Some of the eagles come from the Sierra, while others make the journey from other western states.  There are a few eagles who live in Douglas County throughout the year, including a pair near Genoa.

"We do have a nesting pair right here in Genoa that have been nesting here since 2010, and it's the first known nesting pair of eagles in the valley in known history," J.T. Humphrey, Carson Valley Chamber of Commerce said.

Humphrey says the pair mates for life and produces one or two chicks per year. The female will lay the eggs in March, and they will hatch in April.  The event has several tours, including stops at five different ranches where people can see the bald eagles.

"When they actually come down here and see it for themselves, I see a lot of excitement in their eyes," Humphrey said. "It's like kids in a candy store."

"We will see, in a good year, upwards of 20 eagles on one of the tours," Chernock said. "It doesn't happen every year but we can see that many in a given day."

Chernock says this event serves as a way for people to see the different birds while learning about the history of the area and the importance of ranching, saying agriculture and wildlife habitat go hand-in-hand.

"They're making a living, yeah, but they're also maintaining that open space that is the habitat where these guys hang out for a few weeks," Chernock said.

The ranchers also get involved with the tours to help educate the guests.

"Ranchers will come out, talk about ranch life, talk about kids, water rights, politics, whatever is on their mind," Humphrey said.

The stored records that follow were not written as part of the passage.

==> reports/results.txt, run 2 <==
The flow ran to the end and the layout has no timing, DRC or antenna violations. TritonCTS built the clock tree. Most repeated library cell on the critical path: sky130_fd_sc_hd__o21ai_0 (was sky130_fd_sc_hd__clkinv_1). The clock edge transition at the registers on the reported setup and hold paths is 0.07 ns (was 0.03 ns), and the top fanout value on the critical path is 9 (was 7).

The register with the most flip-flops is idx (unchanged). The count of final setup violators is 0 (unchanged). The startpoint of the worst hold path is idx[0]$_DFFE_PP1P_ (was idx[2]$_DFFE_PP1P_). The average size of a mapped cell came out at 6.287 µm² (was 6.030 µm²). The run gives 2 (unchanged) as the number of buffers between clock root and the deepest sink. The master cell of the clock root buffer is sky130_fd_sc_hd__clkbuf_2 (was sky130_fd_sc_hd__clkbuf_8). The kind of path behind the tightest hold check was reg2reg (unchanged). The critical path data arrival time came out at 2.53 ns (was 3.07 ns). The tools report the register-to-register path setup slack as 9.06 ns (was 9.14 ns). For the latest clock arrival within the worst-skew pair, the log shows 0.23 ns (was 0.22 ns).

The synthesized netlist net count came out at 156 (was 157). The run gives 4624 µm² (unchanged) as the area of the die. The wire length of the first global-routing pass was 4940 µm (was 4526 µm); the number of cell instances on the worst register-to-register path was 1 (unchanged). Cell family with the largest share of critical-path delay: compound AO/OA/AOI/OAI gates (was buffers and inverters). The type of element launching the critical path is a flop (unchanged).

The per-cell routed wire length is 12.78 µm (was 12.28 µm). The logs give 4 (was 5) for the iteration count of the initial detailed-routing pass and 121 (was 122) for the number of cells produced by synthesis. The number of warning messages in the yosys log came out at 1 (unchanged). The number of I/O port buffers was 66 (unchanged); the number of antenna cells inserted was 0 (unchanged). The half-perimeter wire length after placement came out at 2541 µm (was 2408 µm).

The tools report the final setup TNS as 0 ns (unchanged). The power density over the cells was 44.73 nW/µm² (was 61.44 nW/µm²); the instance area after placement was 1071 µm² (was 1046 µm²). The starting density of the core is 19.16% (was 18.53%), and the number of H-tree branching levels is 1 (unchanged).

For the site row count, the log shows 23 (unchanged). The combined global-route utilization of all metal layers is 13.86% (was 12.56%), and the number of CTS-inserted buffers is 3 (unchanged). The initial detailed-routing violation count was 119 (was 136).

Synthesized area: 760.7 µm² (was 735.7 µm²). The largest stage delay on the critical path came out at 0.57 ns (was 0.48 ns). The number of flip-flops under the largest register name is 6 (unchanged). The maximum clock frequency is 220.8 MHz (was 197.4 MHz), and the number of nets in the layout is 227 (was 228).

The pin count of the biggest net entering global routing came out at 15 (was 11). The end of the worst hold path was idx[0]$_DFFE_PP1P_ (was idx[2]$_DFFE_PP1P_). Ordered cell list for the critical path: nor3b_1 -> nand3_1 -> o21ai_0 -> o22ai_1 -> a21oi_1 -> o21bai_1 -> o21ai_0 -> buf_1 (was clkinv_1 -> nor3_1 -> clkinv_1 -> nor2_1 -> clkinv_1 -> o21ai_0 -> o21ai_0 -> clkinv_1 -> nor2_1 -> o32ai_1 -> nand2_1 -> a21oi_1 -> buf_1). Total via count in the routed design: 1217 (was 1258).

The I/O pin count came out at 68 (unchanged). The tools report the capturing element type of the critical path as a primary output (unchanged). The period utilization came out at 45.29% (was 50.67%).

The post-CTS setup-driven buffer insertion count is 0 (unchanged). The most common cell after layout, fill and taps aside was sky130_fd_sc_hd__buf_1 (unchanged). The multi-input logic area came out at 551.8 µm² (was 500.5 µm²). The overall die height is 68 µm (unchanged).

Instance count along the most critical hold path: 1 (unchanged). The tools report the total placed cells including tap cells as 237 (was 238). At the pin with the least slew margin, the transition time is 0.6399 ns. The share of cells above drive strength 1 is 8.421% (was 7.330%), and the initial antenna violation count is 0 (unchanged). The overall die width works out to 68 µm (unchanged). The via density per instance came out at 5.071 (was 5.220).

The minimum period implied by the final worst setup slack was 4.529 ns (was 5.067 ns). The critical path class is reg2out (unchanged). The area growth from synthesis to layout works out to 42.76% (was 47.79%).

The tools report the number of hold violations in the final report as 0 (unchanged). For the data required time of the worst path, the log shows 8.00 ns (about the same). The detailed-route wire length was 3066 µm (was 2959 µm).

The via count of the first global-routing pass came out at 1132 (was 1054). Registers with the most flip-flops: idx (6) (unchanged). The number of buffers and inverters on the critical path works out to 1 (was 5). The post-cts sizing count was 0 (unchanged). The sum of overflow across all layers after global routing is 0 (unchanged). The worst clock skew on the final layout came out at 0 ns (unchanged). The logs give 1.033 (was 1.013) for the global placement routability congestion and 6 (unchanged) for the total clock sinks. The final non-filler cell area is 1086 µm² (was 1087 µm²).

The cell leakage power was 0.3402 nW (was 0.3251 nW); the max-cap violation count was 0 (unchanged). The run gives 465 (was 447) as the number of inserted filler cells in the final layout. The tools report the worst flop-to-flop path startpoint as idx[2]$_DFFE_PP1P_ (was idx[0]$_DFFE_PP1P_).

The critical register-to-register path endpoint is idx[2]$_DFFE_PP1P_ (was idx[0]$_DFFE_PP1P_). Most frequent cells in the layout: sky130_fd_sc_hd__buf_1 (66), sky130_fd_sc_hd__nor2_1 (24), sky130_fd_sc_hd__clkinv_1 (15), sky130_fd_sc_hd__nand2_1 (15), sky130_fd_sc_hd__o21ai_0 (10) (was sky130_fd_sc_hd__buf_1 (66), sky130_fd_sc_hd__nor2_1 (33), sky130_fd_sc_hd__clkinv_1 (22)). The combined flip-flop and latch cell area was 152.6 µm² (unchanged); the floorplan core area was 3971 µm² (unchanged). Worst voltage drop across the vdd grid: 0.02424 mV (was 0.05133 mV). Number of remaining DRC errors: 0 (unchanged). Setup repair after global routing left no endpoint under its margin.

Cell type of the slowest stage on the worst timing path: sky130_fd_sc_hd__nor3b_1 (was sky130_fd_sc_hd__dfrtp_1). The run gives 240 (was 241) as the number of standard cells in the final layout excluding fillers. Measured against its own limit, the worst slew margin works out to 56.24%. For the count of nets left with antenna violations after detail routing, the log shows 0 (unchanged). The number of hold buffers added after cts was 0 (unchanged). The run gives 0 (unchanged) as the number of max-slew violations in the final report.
What follows belongs to an exercise in optimizing a design on an open flow for small area; a production flow would make more cautious choices. At most, simulation tests tie the RTL to the original design; equivalence was not proved. Power and IR drop assume default switching activity.

== ember ==
// atm
module atm
	    (
	    CLK,
	    RESET,
	    TARJETA_RECIBIDA,
	    TIPO_DE_TARJETA,
	    PIN,
	    DIGITO,
	    DIGITO_STB,
	    TIPO_TRANS,
	    MONTO,
	    MONTO_STB,
	    BALANCE_ACTUALIZADO,
	    ENTREGAR_DINERO,
	    FONDOS_INSUFICIENTES,
	    PIN_INCORRECTO,
	    ADVERTENCIA,
	    BLOQUEO
	    );
export LEC_CHECK = 0
export CAP_MARGIN = 20
export CORE_MARGIN = 2
export CORE_UTILIZATION = 55
export SLEW_MARGIN = 20
export SYNTH_HIERARCHICAL = 1
create_clock -name core_clock -period 6.0 [get_ports {CLK}]
standard.sh (not shown) runs the stock make flow with config.mk's settings and CLKGATE_MAP_FILE= SYNTH_SCRIPT=/design/flow/synth_recipe.tcl, a recipe that flattens the netlist after the stock synthesis.
==> flow/flow/run.sh <==
#!/bin/bash
set -euo pipefail
W=$(pwd)
cat > "$W/flow_synth.tcl" <<EOT
proc abc {args} {
  set i [lsearch -exact \$args -script]
  set a1 \$args
  set a2 \$args
  lset a1 [expr {\$i + 1}] $W/flow/abc_adder.script
  lset a2 [expr {\$i + 1}] $W/flow/abc_map.script
  yosys abc {*}\$a1 add32
  yosys abc {*}\$a2 atm
}
source $W/synth_recipe.tcl
EOT
sed "s#SYNTH_SCRIPT=[^ ]*#SYNTH_SCRIPT=$W/flow_synth.tcl#" standard.sh > flow_standard.sh
grep -q "SYNTH_SCRIPT=$W/flow_synth.tcl" flow_standard.sh
export BUFFER_PORTS_ARGS="-buffer_cell sky130_fd_sc_hd__buf_1"
export CTS_ARGS="-sink_clustering_enable -dont_use_dummy_load -buf_list sky130_fd_sc_hd__clkbuf_4 -root_buf sky130_fd_sc_hd__clkbuf_8"
bash flow_standard.sh finish > standard_flow.log 2>&1
==> flow/flow/abc_adder.script <==
&get -n
&st
&dch
&nf
&st
&syn2
&if -g -K 6
&synch2
&nf
&st
&syn2
&if -g -K 6
&synch2
&nf
&st
&syn2
&if -g -K 6
&synch2
&nf
&st
&syn2
&if -g -K 6
&synch2
&nf
&st
&syn2
&if -g -K 6
&synch2
&nf
&put
==> flow/flow/abc_map.script <==
&get -n
&st
&deepsyn -T 60
&dch -f
&nf -R 1000
&st
&syn3
&dch -f
&nf -R 1000
&put
ember closes out successfully: all stages finished, all timing, DRC and antenna checks passed.
Context: an optimization exercise on an open-source flow, tuned for small area, a short achievable clock period and few clock cycles per item. The choices shown serve that exercise and are no tape-out recipe.
Only simulation tests tie the RTL to the original design; equivalence was not proved.
Power is estimated from default activity; no workload was simulated.

==> inputs of build 40 <==
// axis_matvec_mul
module axis_matvec_mul #(
    parameter R=8, C=8, W_X=4, W_K=3,
    localparam W_Y = W_X + W_K + $clog2(C),
    localparam NQ = 16
)(
    input  logic clk, rstn,
    output logic s_axis_kx_tready,
    input  logic s_axis_kx_tvalid,
    input  logic [R*C*W_K + C*W_X -1:0] s_axis_kx_tdata,
    input  logic m_axis_y_tready,
    output logic m_axis_y_tvalid,
    output logic [R*W_Y-1:0] m_axis_y_tdata
);
==> flow/config.mk <==
export PLATFORM = sky130hd
export DESIGN_NAME = axis_matvec_mul
export DESIGN_NICKNAME = axis_matvec_mul
export VERILOG_FILES = /design/flow/design.v
export SDC_FILE = /design/flow/constraint.sdc
export NUM_CORES = 4
export LEC_CHECK = 0
export CAP_MARGIN = 20
export CORE_MARGIN = 2
export CORE_UTILIZATION = 40
export SETUP_SLACK_MARGIN = 3.4
export SLEW_MARGIN = 20
export SYNTH_HIERARCHICAL = 1
export SYNTH_MINIMUM_KEEP_SIZE = 0
==> flow/constraint.sdc <==
create_clock -name core_clock -period 8.0 [get_ports {clk}]
set_input_delay 1.6000 -clock core_clock [delete_from_list [all_inputs] [get_ports {clk}]]
set_output_delay 1.6000 -clock core_clock [all_outputs]
set_load 0.01 [all_outputs]
standard.sh (not shown) runs the stock make flow with config.mk's settings and CLKGATE_MAP_FILE= SYNTH_SCRIPT=/design/flow/synth_recipe.tcl, a recipe that flattens the netlist after the stock synthesis.
==> flow/flow/run.sh <==
#!/bin/bash
# The standard layout, with these changes:
# - each port's buffer is first a sky130_fd_sc_hd__buf_8, so that global
#   placement adds no buffers behind it; after global placement
#   (flow/post_gpl2.tcl) the buffers of the X ports (s_axis_kx_tdata[223:192],
#   24 loads each) stay $X_PORT_BUFFER and all other port buffers become
#   sky130_fd_sc_hd__buf_1 (the standard flow picks a larger delay buffer);
# - timing repair is limited to resizing and pin swaps;
# - after the standard synthesis, the largest buffers are kept out of the
#   resizer's reach, and clock tree synthesis uses sky130_fd_sc_hd__clkbuf_8
#   and inserts no dummy loads.
# Each step's full output is in orfs/logs; make's own output is in synth.log
# and make.log.
set -euo pipefail
export BUFFER_PORTS_ARGS="-buffer_cell sky130_fd_sc_hd__buf_8"
export SETUP_MOVE_SEQUENCE="unbuffer,sizeup,swap"
export SKIP_GATE_CLONING=1
bash standard.sh synth > synth.log 2>&1
export DONT_USE_CELLS="sky130_fd_sc_hd__clkbuf_16 sky130_fd_sc_hd__buf_12 sky130_fd_sc_hd__buf_16 sky130_fd_sc_hd__bufinv_16"
export CTS_ARGS="-sink_clustering_enable -repair_clock_nets -buf_list sky130_fd_sc_hd__clkbuf_8 -dont_use_dummy_load"
export POST_GLOBAL_PLACE_TCL="$PWD/flow/post_gpl2.tcl"
export X_PORT_BUFFER="${X_PORT_BUFFER:-sky130_fd_sc_hd__buf_8}"
bash standard.sh finish > make.log 2>&1
==> flow/flow/post_gpl2.tcl <==
set xcell sky130_fd_sc_hd__buf_8
if { [info exists ::env(X_PORT_BUFFER)] } { set xcell $::env(X_PORT_BUFFER) }
set small sky130_fd_sc_hd__buf_1
set block [ord::get_db_block]
set nx 0
set ns 0
foreach bterm [$block getBTerms] {
  set name [$bterm getName]
  if { $name == "clk" } { continue }
  set isx [expr { [regexp {^s_axis_kx_tdata\[(\d+)\]$} $name -> idx] && $idx >= 192 }]
  set net [$bterm getNet]
  foreach iterm [$net getITerms] {
    set inst [$iterm getInst]
    set master [[$inst getMaster] getName]
    if { ![string match "*buf*" $master] } { continue }
    if { $isx } {
      if { $master != $xcell } { replace_cell [$inst getName] $xcell }
      incr nx
    } else {
      if { $master != $small } { replace_cell [$inst getName] $small }
      incr ns
    }
  }
}
puts "post_gpl: $nx X port buffers are $xcell, $ns other port buffers are $small"
==> inputs of trial 56, as changes to build 40 <==
==> flow/flow/run.sh (replaced) <==
#!/bin/bash
# The standard layout, with these changes:
# - each port's buffer is a sky130_fd_sc_hd__buf_1 (the standard flow picks a
#   larger delay buffer), except that after global placement the buffers of
#   the X ports (s_axis_kx_tdata[223:192], 24 loads each) become
#   $X_PORT_BUFFER (flow/post_gpl.tcl);
# - timing repair is limited to resizing and pin swaps;
# - after the standard synthesis, the largest buffers are kept out of the
#   resizer's reach, and clock tree synthesis uses sky130_fd_sc_hd__clkbuf_8
#   and inserts no dummy loads.
# Each step's full output is in orfs/logs; make's own output is in synth.log
# and make.log.
set -euo pipefail
export BUFFER_PORTS_ARGS="-buffer_cell sky130_fd_sc_hd__buf_1"
export SETUP_MOVE_SEQUENCE="unbuffer,sizeup,swap"
export SKIP_GATE_CLONING=1
bash standard.sh synth > synth.log 2>&1
export DONT_USE_CELLS="sky130_fd_sc_hd__clkbuf_16 sky130_fd_sc_hd__buf_12 sky130_fd_sc_hd__buf_16 sky130_fd_sc_hd__bufinv_16"
export CTS_ARGS="-sink_clustering_enable -repair_clock_nets -buf_list sky130_fd_sc_hd__clkbuf_8 -dont_use_dummy_load"
export POST_GLOBAL_PLACE_TCL="$PWD/flow/post_gpl.tcl"
export X_PORT_BUFFER="${X_PORT_BUFFER:-sky130_fd_sc_hd__buf_8}"
bash standard.sh finish > make.log 2>&1
==> flow/flow/post_gpl.tcl (new file) <==
set cell sky130_fd_sc_hd__buf_8
if { [info exists ::env(X_PORT_BUFFER)] } { set cell $::env(X_PORT_BUFFER) }
set block [ord::get_db_block]
set n 0
foreach bterm [$block getBTerms] {
  if { [regexp {^s_axis_kx_tdata\[(\d+)\]$} [$bterm getName] -> idx] && $idx >= 192 } {
    set net [$bterm getNet]
    foreach iterm [$net getITerms] {
      set inst [$iterm getInst]
      if { [string match "*buf*" [[$inst getMaster] getName]] } {
        replace_cell [$inst getName] $cell
        incr n
      }
    }
  }
}
puts "post_gpl: resized $n X port buffers to $cell"
--- a/flow/config.mk
+++ b/flow/config.mk
@@ -10,3 +10,3 @@
 export CORE_UTILIZATION = 40
-export SETUP_SLACK_MARGIN = 3.4
+export SETUP_SLACK_MARGIN = 2.8
 export SLEW_MARGIN = 20
removed: flow/flow/post_gpl2.tcl
==> PnR_summary.wiki <==
{| class="wikitable"
! Metric !! Value
|-
| Peak VDD IR || 0.4212 mV
|-
| GRT met1 Usage || 33.33%
|-
| Pre-CTS setup slack || between 2 and 3 ns
|-
| First-pass iteration count of the detailed router || 5
|-
| Final setup slack of the worst path || between 3 and 4 ns
|-
| Outcome || complete, no violations
|-
| Data arrival time of the worst path || a little under 5 ns
|-
| Area added between synthesis and finish || 8.842%
|-
| Combined area of the multi-input logic cells || between 15000 and 20000 µm²
|-
| Worst reg-to-reg setup slack || around 5.6 ns
|-
| Post-route worst hold slack || slightly below 0.8 ns
|-
| Wire length on met1 || 27640 µm
|}
# the run above: build 40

The tours offer a chance to get up close with other birds of prey. Horned Owls and Barn Owls tend to perch up in the rafters of barns and other ranch buildings.  There are also many different types of hawks throughout the valley.

"Every field has got a dozen hawks in it," Humphrey said. "Almost every tree, you'll find a hawk in it."

Humphrey and Chernock say the tours and events during Eagles & Agriculture offer unique experiences. They say the ranches offer a perfect environment  that makes it easy to predict where the eagles and other birds will be.  People get a chance to learn about the birds and their migration patterns. Most of the eagles will be around through January, but many will leave the area in February and March.  It also brings people into the area that may not visit, otherwise.

"It fills up the hotels, it gets the restaurants full, it's great for the economy," Humphrey said. "People are excited to know and see all the wildlife that we have here."